Years ago, I stood at the corner of Second Street and Broadway in downtown Los Angeles, returning to work after lunch.
Suddenly, a large limo pulled up not five feet away from the curb on which I stood and stopped before turning right.
I peered into the back seat and who should I see but President Jimmy Carter, who waved before his car sped away. A colleague criticized my sense of journalistic indifference because I waved back.
To be sure, it was a simpler time and Mr. Carter didn't often draw large crowds of adoring supporters in his travels.
But contrast that brief and simple encounter with the Old Testament gridlock that ensued this past week when President Obama commuted from LAX to attend a fundraiser in Hancock Park.
It was so bad, according to news reports, that residents of the area were calling for an investigation because they were caught in traffic for hours.
Only Michael Jackson's funeral could rival it for sheer unmitigated inconvenience.
"It was a beautiful thing," one resident was quoted as saying. "Young, old, black, white - everyone was pissed off."
Another resident complained it took him nearly three hours to travel one mile (which he could have walked in 20 minutes).
Others tried to politicize it. After all, only a socialist would take away our God-given right to drive wherever or whenever we want, or so the fringe chatter went.
Look, I feel their pain. I once was herded off the Golden State Freeway in Burbank to let a Nancy Reagan entourage pass. In addition to the inconvenience, it makes you feel like a ragamuffin who is pushed aside so the royal coach can pass by.
But let's have a reality check.
First and foremost, the Westside of L.A is unrivaled when it comes to beaches, posh neighborhoods chucked full of celebrities, ritzy restaurants and the worst traffic in our merry megalopolis.
Traffic in the San Gabriel Valley is no stroll in the park. But on the Westside, it's the stuff of legends.
You can cause a noteworthy traffic jam with a fender bender on Wilshire Boulevard. Throw a hubcap on the 405 and a SigAlert breaks out.
Try a leisurely trip down Pacific Coast Highway at morning commute time. Check out the Santa Monica Freeway eastbound some evening when the Lakers are playing or there's a concert at Staples. It makes you wonder why the auto industry has fallen on hard times.
Public transportation west of downtown is almost nonexistent. And this in a community that was ranked in a recent IBM survey as No.1 in "commuter pain" among American cities.
Drop a presidential motorcade into this cauldron and watch the smoke rise.
Many residents blamed what they saw as a lack of planning and advanced notification. But the Secret Service doesn't do advanced notification for presidential motorcades. If you don't understand why, stop reading now and go watch television.
Advanced planning? The president visited, attended his event and left without being assassinated. Mission accomplished.
When President Reagan was shot by a lovelorn loner named John Hinckley Jr. on a Washington street corner in 1981, it was clear the Secret Service needed to do better.

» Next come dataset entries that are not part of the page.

From an optimization exercise on the open Yosys and OpenROAD flow, aimed at small area, a short achievable clock period and few clock cycles; shortcuts taken in it are not production practice. At most, simulation tests tie the RTL to the original design; equivalence was not proved.

Design csum_codec, start of the top module:
module csum_codec (
    input  wire         clk,
    input  wire         rst,
    input  wire         start,
    input  wire [31:0]  cmd,
    input  wire [7:0]   blen,
    input  wire [623:0] frame,
    output wire         ready,
    output reg          done,
    output wire [7:0]   status,
    output wire [15:0]  value
);
    localparam MAX_PAYLOAD = 64;
    localparam HDR_BYTES   = 14;
    wire [15:0] csum_field = {frame[8*8 +: 8], frame[9*8 +: 8]};
    wire [31:0] len_field  = {frame[10*8 +: 8], frame[11*8 +: 8],
                              frame[12*8 +: 8], frame[13*8 +: 8]};
    wire cmd_legal = (cmd[31:8] == 24'd0) &&
                     (cmd[7:0] == 8'h01 || cmd[7:0] == 8'h02);
    wire runt      = (blen < HDR_BYTES);
    wire oversize  = (len_field > MAX_PAYLOAD);
    wire truncated = ({1'b0, blen} < (9'd14 + {2'b00, len_field[6:0]}));
    wire frame_bad = runt || oversize || truncated;
    wire [6:0] len7 = frame[13*8 +: 7];
    wire [3:0] lh = len7[6:3];
    wire [2:0] ll = len7[2:0];
    wire [7:0] hgt, heq, lgt;
    assign hgt[0] = lh[3] | (lh[2] & ~lh[3]) | (lh[1] & ~lh[3] & ~lh[2]) | (lh[0] & ~lh[3] & ~lh[2] & ~lh[1]);
    assign hgt[1] = lh[3] | (lh[2] & ~lh[3]) | (lh[1] & ~lh[3] & ~lh[2]);
    assign hgt[2] = lh[3] | (lh[2] & ~lh[3]) | (lh[0] & ~lh[3] & ~lh[2] & lh[1]);
    assign hgt[3] = lh[3] | (lh[2] & ~lh[3]);
    assign hgt[4] = lh[3] | (lh[1] & ~lh[3] & lh[2]) | (lh[0] & ~lh[3] & lh[2] & ~lh[1]);
    assign hgt[5] = lh[3] | (lh[1] & ~lh[3] & lh[2]);
    assign hgt[6] = lh[3] | (lh[0] & ~lh[3] & lh[2] & lh[1]);
    assign hgt[7] = lh[3];
    assign heq[0] = ~lh[3] & ~lh[2] & ~lh[1] & ~lh[0];
  ...
For scale: about 71 flip-flops, about 690 I/O pins, ~0.018 sq mm of cells after synthesis.
clock: 8.0 ns
lec_check: 0
cap_margin: 20
core_area: 10 10 250 250
die_area: 0 0 260 260
setup_slack_margin: 3.0
slew_margin: 20
synth_hierarchical: 1
standard.sh (not shown) runs the stock make flow with config.mk's settings and CLKGATE_MAP_FILE= SYNTH_SCRIPT=/design/flow/synth_recipe.tcl, a recipe that flattens the netlist after the stock synthesis.
==> flow/flow/run.sh <==
#!/bin/bash
# The standard layout, with the port buffers made as buf_1 cells (every
# input and output port still gets its own buffer).
set -euo pipefail
export BUFFER_PORTS_ARGS="-buffer_cell sky130_fd_sc_hd__buf_1"
bash standard.sh synth > synth.log 2>&1
bash standard.sh finish > layout.log 2>&1
Edit:
Settings changed: CORE_AREA 10 10 250 250 to 5 5 195 195, DIE_AREA 0 0 260 260 to 0 0 200 200, SETUP_SLACK_MARGIN 3.0 to 2.0.
Cell area decreases by 13%. Setup slack degrades by 320 ps. Wire length decreases by 14%. Cell count decreases by 13%.
Edit:
Settings changed: CORE_AREA 5 5 195 195 to 10 10 250 250, DIE_AREA 0 0 200 200 to 0 0 260 260.
Outcome:
- The new run finished clean
- register-to-register slack stays flat
- first-iteration DRC count goes down by 17%
- final area went up by 1.6%
- maximum frequency goes up by 0.72%
- worst setup slack gains 43 ps
- die area came out higher by 69%
- area after synthesis stays the same
- hold slack got worse by 7.7 ps
- global-route usage fell by 15 points
- cell count is higher by 11%
No functional check of the RTL was part of any run of this note.

---

run X:
csum_codec, a different RTL version from the one above (not shown whole).
Size in the first run: ~1,700 cells after synthesis, about 71 flip-flops, roughly 690 I/O pins, about 18,000 um2 of cells after synthesis.
clock: 8.0 ns
lec_check: 0
cap_margin: 20
core_area: 10 10 250 250
die_area: 0 0 260 260
setup_slack_margin: 2.0
slew_margin: 20
synth_hierarchical: 1
Scripts as last shown in full above: flow/flow/run.sh
Testbench counts of run X, summed over its fixed seeds: cycles 3,200.
### run X -> run G
- CELL_PAD_IN_SITES_DETAIL_PLACEMENT newly set to 0
- CELL_PAD_IN_SITES_GLOBAL_PLACEMENT newly set to 0
- SETUP_SLACK_MARGIN changed from 2.0 to 2.5
- PLACE_DENSITY newly set to 0.8
- When run G is set beside run X, its fmax turns out to be about 8% larger.
- Relative to run X, clock period minus final worst setup slack has decreased by 0.43 ns in run G.
- [compare] base=run X new=run G: clock slew at the register clock pins of the worst setup and hold paths roughly the same, required time of the worst setup path roughly the same, global-route usage lower.
What follows belongs to an exercise in optimizing a design on an open flow for small area, a short achievable clock period and few clock cycles; a production flow would make more cautious choices. At most, simulation tests tie the RTL to the original design; equivalence was not proved. No functional check of the RTL was part of runs 1, 2, 4 and 5. Power and IR drop assume default switching activity.

<file path="design.v">
module vrrp_codec (
    input  wire        clk,
    input  wire        rst,
    input  wire        host_valid,
    input  wire        host_we,
    input  wire [4:0]  host_addr,
    input  wire [31:0] host_wdata,
    output reg  [31:0] host_rdata,
    output wire        busy,
    output reg         pb_en,
    output reg         pb_we,
    output reg  [3:0]  pb_be,
    output reg  [9:0]  pb_addr,
    output reg  [31:0] pb_wdata,
    input  wire [31:0] pb_rdata,
    output reg         at_en,
    output reg         at_we,
    output reg  [9:0]  at_addr,
    output wire [31:0] at_wdata,
    input  wire [31:0] at_rdata
);
    localparam [4:0] A_CMD    = 5'd0,
                     A_IPVER  = 5'd3,
                     A_PLEN   = 5'd4,
                     A_VER    = 5'd8,
                     A_TYPE   = 5'd9,
                     A_VRID   = 5'd10,
                     A_PRIO   = 5'd11,
                     A_COUNT  = 5'd12,
                     A_ADVINT = 5'd13,
                     A_CKSUM  = 5'd14;
    localparam [2:0] E_NONE     = 3'd0,
                     E_TOOSHORT = 3'd1,
                     E_IPVER    = 3'd2,
                     E_LENGTH   = 3'd3,
                     E_VERSION  = 3'd4,
                     E_TYPE     = 3'd5,
                     E_ILLEGAL  = 3'd6,
                     E_OVERRUN  = 3'd7;
    localparam [3:0] S_IDLE = 4'd0,
                     S_CK   = 4'd1,    
                     S_CKF  = 4'd2,    
                     S_ENC  = 4'd3,    
                     S_FOLD = 4'd4,    
                     S_W1   = 4'd5,    
                     S_D0   = 4'd6,    
                     S_D1   = 4'd7,    
                     S_D2   = 4'd8,    
                     S_DCH  = 4'd9,    
                     S_AR   = 4'd10,   
                     S_AW   = 4'd11,   
                     S_AG   = 4'd12;   
    reg [3:0]  r_ver;
    reg [3:0]  r_type;
    reg [7:0]  r_vrid;
    reg [7:0]  r_prio;
    reg [7:0]  r_count;
    reg [11:0] r_advint;
    reg [15:0] r_cksum;
    reg [7:0]  r_ipver;
    reg [15:0] r_plen;
    reg [31:0] r_cmd;
    reg [2:0]  r_err;
    reg        r_ckok;
    reg [15:0] r_result;
    reg [31:0] r_ph [0:8];
    reg [3:0]  state;
    reg [10:0] idx;       
    reg        rd_on;     
    reg        dv;        
    reg        dlast;     
    reg [15:0] acc_s;     
    reg [15:0] acc_c;     
    wire idle = (state == S_IDLE);
    assign busy = !idle;
    wire [7:0]  op  = r_cmd[31:24];
    wire [15:0] imm = r_cmd[15:0];
    wire [2:0]  fld = op[2:0];
    wire [7:0]  w_op  = host_wdata[31:24];
    wire [7:0]  w_z   = host_wdata[23:16];
    wire [15:0] w_imm = host_wdata[15:0];
    wire w_is_set = (w_op[7:3] == 5'b00100) && (w_op[2:0] != 3'd7);
    wire w_is_get = (w_op[7:3] == 5'b00010) && (w_op[2:0] != 3'd7);
    wire w_is_cmd = (w_op <= 8'h05) || w_is_get || (w_op == 8'h7F);
    wire w_legal  = (w_z == 8'h00) && (w_is_set || (w_is_cmd && (w_imm == 16'h0000)));
    wire ipver_ok   = (r_ipver == 8'd4) || (r_ipver == 8'd6);
    wire plen_over  = r_plen[15:12] != 4'd0 && r_plen != 16'h1000;
    wire plen_short = (r_plen[15:3] == 13'd0);
    wire [9:0]  reg_nch  = r_ipver[1] ? {r_count, 2'b00} : {2'b00, r_count};
    wire [11:0] reg_slen = {reg_nch, 2'b00} + 12'd8;
    wire [11:0] plen_m1  = r_plen[11:0] - 12'd1;
    wire [9:0]  last_idx = (state == S_CK) ? plen_m1[11:2] : (reg_nch - 10'd1);
    wire        at_last  = (idx[9:0] == last_idx);
    wire host_wr  = host_valid && host_we && idle;
    wire cmd_wr   = host_wr && (host_addr == A_CMD);
    wire go       = cmd_wr && w_legal;
    wire srst_go  = go && (w_op == 8'h7F);
    wire enc_go   = go && (w_op == 8'h01 || w_op == 8'h05) && ipver_ok;
    wire adv_go   = enc_go && w_op[2];
    wire regs_rst = rst || srst_go;
    wire [1:0]  tail = r_plen[1:0];
    wire        part = dlast && (tail != 2'd0);
    wire [31:0] ck_word;
    assign ck_word[31:24] = (part && tail == 2'd1) ? 8'h00 : pb_rdata[31:24];
    assign ck_word[23:16] = (part && tail == 2'd1) ? pb_rdata[31:24] : pb_rdata[23:16];
    assign ck_word[15:8]  = part ? 8'h00 : pb_rdata[15:8];
    assign ck_word[7:0]   = part ? ((tail == 2'd3) ? pb_rdata[15:8] : 8'h00) : pb_rdata[7:0];
    wire [31:0] d_word  = (state == S_CK) ? (dv ? ck_word : 32'h0)
                                          : (pb_we ? pb_wdata : 32'h0);
    wire        ph_on   = (idx[10:4] == 7'd0 && idx[3:0] <= 4'd8);
    wire [31:0] ph_word = ph_on ? r_ph[idx[3:0]] : 32'h0;
    wire [15:0] x1 = d_word[31:16], x2 = d_word[15:0];
    wire [15:0] x3 = ph_word[31:16], x4 = ph_word[15:0];
    wire [15:0] s1 = acc_s ^ acc_c ^ x1;
    wire [15:0] c1 = (acc_s & acc_c) | (acc_s & x1) | (acc_c & x1);
    wire [15:0] s2 = x2 ^ x3 ^ x4;
    wire [15:0] c2 = (x2 & x3) | (x2 & x4) | (x3 & x4);
    wire [15:0] c1r = {c1[14:0], c1[15]};
    wire [15:0] c2r = {c2[14:0], c2[15]};
    wire [15:0] s3 = s1 ^ c1r ^ s2;
    wire [15:0] c3 = (s1 & c1r) | (s1 & s2) | (c1r & s2);
    wire [15:0] c3r = {c3[14:0], c3[15]};
    wire [15:0] s_next = s3 ^ c3r ^ c2r;
    wire [15:0] c4 = (s3 & c3r) | (s3 & c2r) | (c3r & c2r);
    wire [15:0] c_next = {c4[14:0], c4[15]};
    wire [16:0] fold1 = {1'b0, acc_s} + {1'b0, acc_c};
    wire [15:0] fold2 = fold1[15:0] + {15'b0, fold1[16]};
    wire [4:0] rd_sel = host_addr;
    always @(*) begin
        case (rd_sel)
            5'd0:     host_rdata = r_cmd;
            5'd1:     host_rdata = {27'b0, r_ckok, 1'b0, r_err};
            5'd2:     host_rdata = {16'b0, r_result};
            A_IPVER:  host_rdata = {24'b0, r_ipver};
            A_PLEN:   host_rdata = {16'b0, r_plen};
            A_VER:    host_rdata = {28'b0, r_ver};
            A_TYPE:   host_rdata = {28'b0, r_type};
            A_VRID:   host_rdata = {24'b0, r_vrid};
            A_PRIO:   host_rdata = {24'b0, r_prio};
            A_COUNT:  host_rdata = {24'b0, r_count};
            A_ADVINT: host_rdata = {20'b0, r_advint};
            A_CKSUM:  host_rdata = {16'b0, r_cksum};
            5'd16:    host_rdata = r_ph[0];
            5'd17:    host_rdata = r_ph[1];
            5'd18:    host_rdata = r_ph[2];
            5'd19:    host_rdata = r_ph[3];
            5'd20:    host_rdata = r_ph[4];
            5'd21:    host_rdata = r_ph[5];
            5'd22:    host_rdata = r_ph[6];
            5'd23:    host_rdata = r_ph[7];
            5'd24:    host_rdata = r_ph[8];
            default:  host_rdata = 32'h0000_0000;
        endcase
    end
    assign at_wdata = pb_rdata;
    wire fld_w1 = fld[2] & (fld[1] | fld[0]);    
    always @(*) begin
        pb_en    = 1'b0;
        pb_we    = 1'b0;
        pb_be    = 4'b1111;
        pb_addr  = idx[9:0];
        pb_wdata = {r_ver, r_type, r_vrid, r_prio, r_count};
        at_en    = 1'b0;
        at_we    = 1'b0;
        at_addr  = idx[9:0];
        case (state)
            S_CK: begin
                pb_en = rd_on;
            end
            S_ENC: begin
                at_en = rd_on;
                pb_en = 1'b1;
                pb_we = dv | (idx == 11'd0);
                if (dv) begin
                    pb_addr  = idx[9:0] + 10'd1;
                    pb_wdata = at_rdata;
                end
            end
            S_W1: begin
                pb_en    = 1'b1;
                pb_we    = 1'b1;
                pb_addr  = 10'd1;
                pb_wdata = {4'b0000, r_advint, r_cksum};
            end
            S_D0, S_D1, S_D2, S_DCH: begin
                pb_en   = 1'b1;
                pb_addr = idx[9:0] + 10'd3;
                at_en   = (state == S_DCH);
                at_we   = 1'b1;
            end
            S_AR: begin
                pb_en   = 1'b1;
                pb_addr = {9'b0, fld_w1};
            end
            S_AW: begin
                pb_en   = 1'b1;
                pb_we   = 1'b1;
                pb_addr = {9'b0, fld_w1};
                case (fld)
                    3'd0: begin pb_be = 4'b1000; pb_wdata = {imm[3:0], pb_rdata[27:24], 24'h0}; end
                    3'd1: begin pb_be = 4'b1000; pb_wdata = {pb_rdata[31:28], imm[3:0], 24'h0}; end
                    3'd2: begin pb_be = 4'b0100; pb_wdata = {8'h0, imm[7:0], 16'h0}; end
                    3'd3: begin pb_be = 4'b0010; pb_wdata = {16'h0, imm[7:0], 8'h0}; end
                    3'd4: begin pb_be = 4'b0001; pb_wdata = {24'h0, imm[7:0]}; end
                    3'd5: begin pb_be = 4'b1100; pb_wdata = {4'b0000, imm[11:0], 16'h0}; end
                    default: begin pb_be = 4'b0011; pb_wdata = {16'h0, imm[15:0]}; end
                endcase
            end
            default: ;
        endcase
    end
    reg [15:0] get_val;
    always @(*) begin
        case (fld)
            3'd0:    get_val = {12'b0, pb_rdata[31:28]};
            3'd1:    get_val = {12'b0, pb_rdata[27:24]};
            3'd2:    get_val = {8'b0, pb_rdata[23:16]};
            3'd3:    get_val = {8'b0, pb_rdata[15:8]};
            3'd4:    get_val = {8'b0, pb_rdata[7:0]};
            3'd5:    get_val = {4'b0, pb_rdata[27:16]};
            default: get_val = pb_rdata[15:0];
        endcase
    end
    wire [7:0]  rx_cnt   = pb_rdata[7:0];
    wire [10:0] rx_nch2  = (r_ipver[1] ? {1'b0, rx_cnt, 2'b00} : {3'b000, rx_cnt}) + 11'd2;
    wire        rx_short = {3'b000, rx_nch2} > r_plen[15:2];
    wire [2:0]  rx_err   = rx_short                  ? E_LENGTH  :
                           (pb_rdata[31:28] != 4'd3) ? E_VERSION :
                           (pb_rdata[27:24] != 4'd1) ? E_TYPE    : E_NONE;
    wire        dec_ok   = (state == S_D1) && (rx_err == E_NONE);
    wire        dec_w1   = (state == S_D2);
    wire [31:0] ph_d  = regs_rst ? 32'h0000_0000 : host_wdata;
    wire [31:0] ph8_d = regs_rst ? 32'h0070_0000 :
                        adv_go   ? {16'h0070, 4'b0000, reg_slen} : host_wdata;
    genvar gj;
    generate
        for (gj = 0; gj < 8; gj = gj + 1) begin : g_ph
            always @(posedge clk)
                if (regs_rst || (host_wr && host_addr == 5'd16 + gj))
                    r_ph[gj] <= ph_d;
        end
    endgenerate
    always @(posedge clk)
        if (regs_rst || adv_go || (host_wr && host_addr == 5'd24))
            r_ph[8] <= ph8_d;
    always @(posedge clk)
        if (regs_rst || adv_go || dec_ok || (host_wr && host_addr == A_VER))
            r_ver <= (regs_rst || busy || adv_go) ? 4'd3 : host_wdata[3:0];
    always @(posedge clk)
        if (regs_rst || adv_go || dec_ok || (host_wr && host_addr == A_TYPE))
            r_type <= (regs_rst || busy || adv_go) ? 4'd1 : host_wdata[3:0];
    always @(posedge clk)
        if (regs_rst || dec_ok || (host_wr && host_addr == A_VRID))
            r_vrid <= regs_rst ? 8'd0 : busy ? pb_rdata[23:16] : host_wdata[7:0];
    always @(posedge clk)
        if (regs_rst || dec_ok || (host_wr && host_addr == A_PRIO))
            r_prio <= regs_rst ? 8'd0 : busy ? pb_rdata[15:8] : host_wdata[7:0];
    always @(posedge clk)
        if (regs_rst || dec_ok || (host_wr && host_addr == A_COUNT))
            r_count <= regs_rst ? 8'd0 : busy ? pb_rdata[7:0] : host_wdata[7:0];
    always @(posedge clk)
        if (regs_rst || dec_w1 || (host_wr && host_addr == A_ADVINT))
            r_advint <= regs_rst ? 12'd0 : busy ? pb_rdata[27:16] : host_wdata[11:0];
    always @(posedge clk)
        if (regs_rst || dec_w1 || (state == S_FOLD) || (host_wr && host_addr == A_CKSUM))
            r_cksum <= regs_rst ? 16'd0 : (state == S_FOLD) ? ~fold2 :
                       busy ? pb_rdata[15:0] : host_wdata[15:0];
    always @(posedge clk)
        if (regs_rst || (host_wr && host_addr == A_IPVER))
            r_ipver <= regs_rst ? 8'd0 : host_wdata[7:0];
    always @(posedge clk)
        if (regs_rst || enc_go || (host_wr && host_addr == A_PLEN))
            r_plen <= regs_rst ? 16'd0 : enc_go ? {4'b0000, reg_slen} : host_wdata[15:0];
    always @(posedge clk)
        if (rst || cmd_wr)
            r_cmd <= rst ? 32'd0 : host_wdata;
    always @(posedge clk) begin
        if (cmd_wr) begin
            idx   <= (w_op[1:0] == 2'b10) ? 11'd1021 : 11'd0;    
            acc_s <= (w_op[2] && w_op[0]) ? {4'b0, r_advint} : 16'd0;
            acc_c <= 16'd0;
            dv    <= 1'b0;
            dlast <= 1'b0;
            rd_on <= (w_op[1:0] == 2'b01) ? (r_count != 8'd0) : (r_plen != 16'd0);
        end else begin
            idx   <= idx + 11'd1;
            rd_on <= rd_on && !at_last;
            dv    <= rd_on;
            dlast <= rd_on && at_last;
            acc_s <= s_next;
            acc_c <= c_next;
        end
    end
    always @(posedge clk) begin
        if (rst) begin
            r_err    <= 3'd0;
            r_ckok   <= 1'b0;
            r_result <= 16'd0;
            state    <= S_IDLE;
        end else begin
            case (state)
            S_IDLE: begin
                if (cmd_wr) begin
                    r_ckok   <= 1'b0;
                    r_err    <= E_NONE;
                    r_result <= 16'd0;
                    if (!w_legal) begin
                        r_err <= E_ILLEGAL;
                    end else if (w_op == 8'h00 || w_op == 8'h7F) begin
                    end else if (w_op == 8'h01 || w_op == 8'h05) begin
                        if (!ipver_ok) begin
                            r_err <= E_IPVER;
                        end else begin
                            r_result <= {4'b0000, reg_slen};
                            state    <= S_ENC;
                        end
                    end else if (w_op == 8'h03 || w_op == 8'h04) begin
                        if (plen_over) begin
                            r_err <= E_OVERRUN;
                        end else begin
                            state <= S_CK;
                        end
                    end else if (w_op == 8'h02) begin
                        if (plen_over) begin
                            r_err <= E_OVERRUN;
                        end else if (plen_short) begin
                            r_err <= E_TOOSHORT;
                        end else if (!ipver_ok) begin
                            r_err <= E_IPVER;
                        end else begin
                            state <= S_D0;
                        end
                    end else begin
                        if (plen_over) begin
                            r_err <= E_OVERRUN;
                        end else if (plen_short) begin
                            r_err <= E_TOOSHORT;
                        end else begin
                            state <= (w_op[5] && w_op[2:1] != 2'b00) ? S_AW : S_AR;
                        end
                    end
                end
            end
            S_CK: begin
                if (!rd_on && idx[10:3] != 8'd0)
                    state <= S_CKF;
            end
            S_CKF: begin
                r_ckok   <= !op[0] && (fold2 == 16'hFFFF);
                r_result <= op[0] ? ~fold2 : fold2;
                state    <= S_IDLE;
            end
            S_ENC: begin
                if (!rd_on && (!op[2] || idx[10:3] != 8'd0))
                    state <= op[2] ? S_FOLD : S_W1;
            end
            S_FOLD: begin
                r_result <= ~fold2;
                state    <= S_W1;
            end
            S_W1: begin
                state <= S_IDLE;
            end
            S_D0: state <= S_D1;
            S_D1: begin
                r_err <= rx_err;
                if (rx_err != E_NONE) begin
                    state <= S_IDLE;
                end else begin
                    r_result <= {3'b000, rx_nch2, 2'b00};
                    state    <= S_D2;
                end
            end
            S_D2: begin
                state <= (r_count == 8'd0) ? S_IDLE : S_DCH;
            end
            S_DCH: begin
                if (idx[9:0] == reg_nch - 10'd1)
                    state <= S_IDLE;
            end
            S_AR: state <= op[5] ? S_AW : S_AG;
            S_AW: state <= S_IDLE;
            S_AG: begin
                r_result <= get_val;
                state    <= S_IDLE;
            end
            default: state <= S_IDLE;
            endcase
        end
    end
endmodule
</file>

After 9/11, that mandate became even more urgent.
Now, with the nation's first black president serving in an era of political toxicity, the security surrounding Mr. Obama is unprecedented. When he was inaugurated, the Secret Service coordinated at least 40,000 agents and officers from some 94 police, military and security agencies.
It was accepted as the norm when President Bush traveled with an entourage that included 100 national security advisors, 50 White House political aids, 200 representative from other government departments, a personal chef and his team of four cooks, 250 Secret Service agents and 15 sniffer dog teams. I doubt if those numbers have declined.
There have been public relations gaffes to be sure.
Just recently, Vice President Joe Biden held up airplane traffic for hours when he dropped into town for an appearance on the "Tonight Show With Jay Leno."
President Clinton was accused of shutting down two runways at LAX while he waited for his hair stylist on Air Force One, although the facts of that story are in dispute and it appears to be an urban legend.
Massive security for the president especially when he travels and the inconvenience it causes reflect the world we live in, unfortunately.
And when that world intersects with yours, expect delays.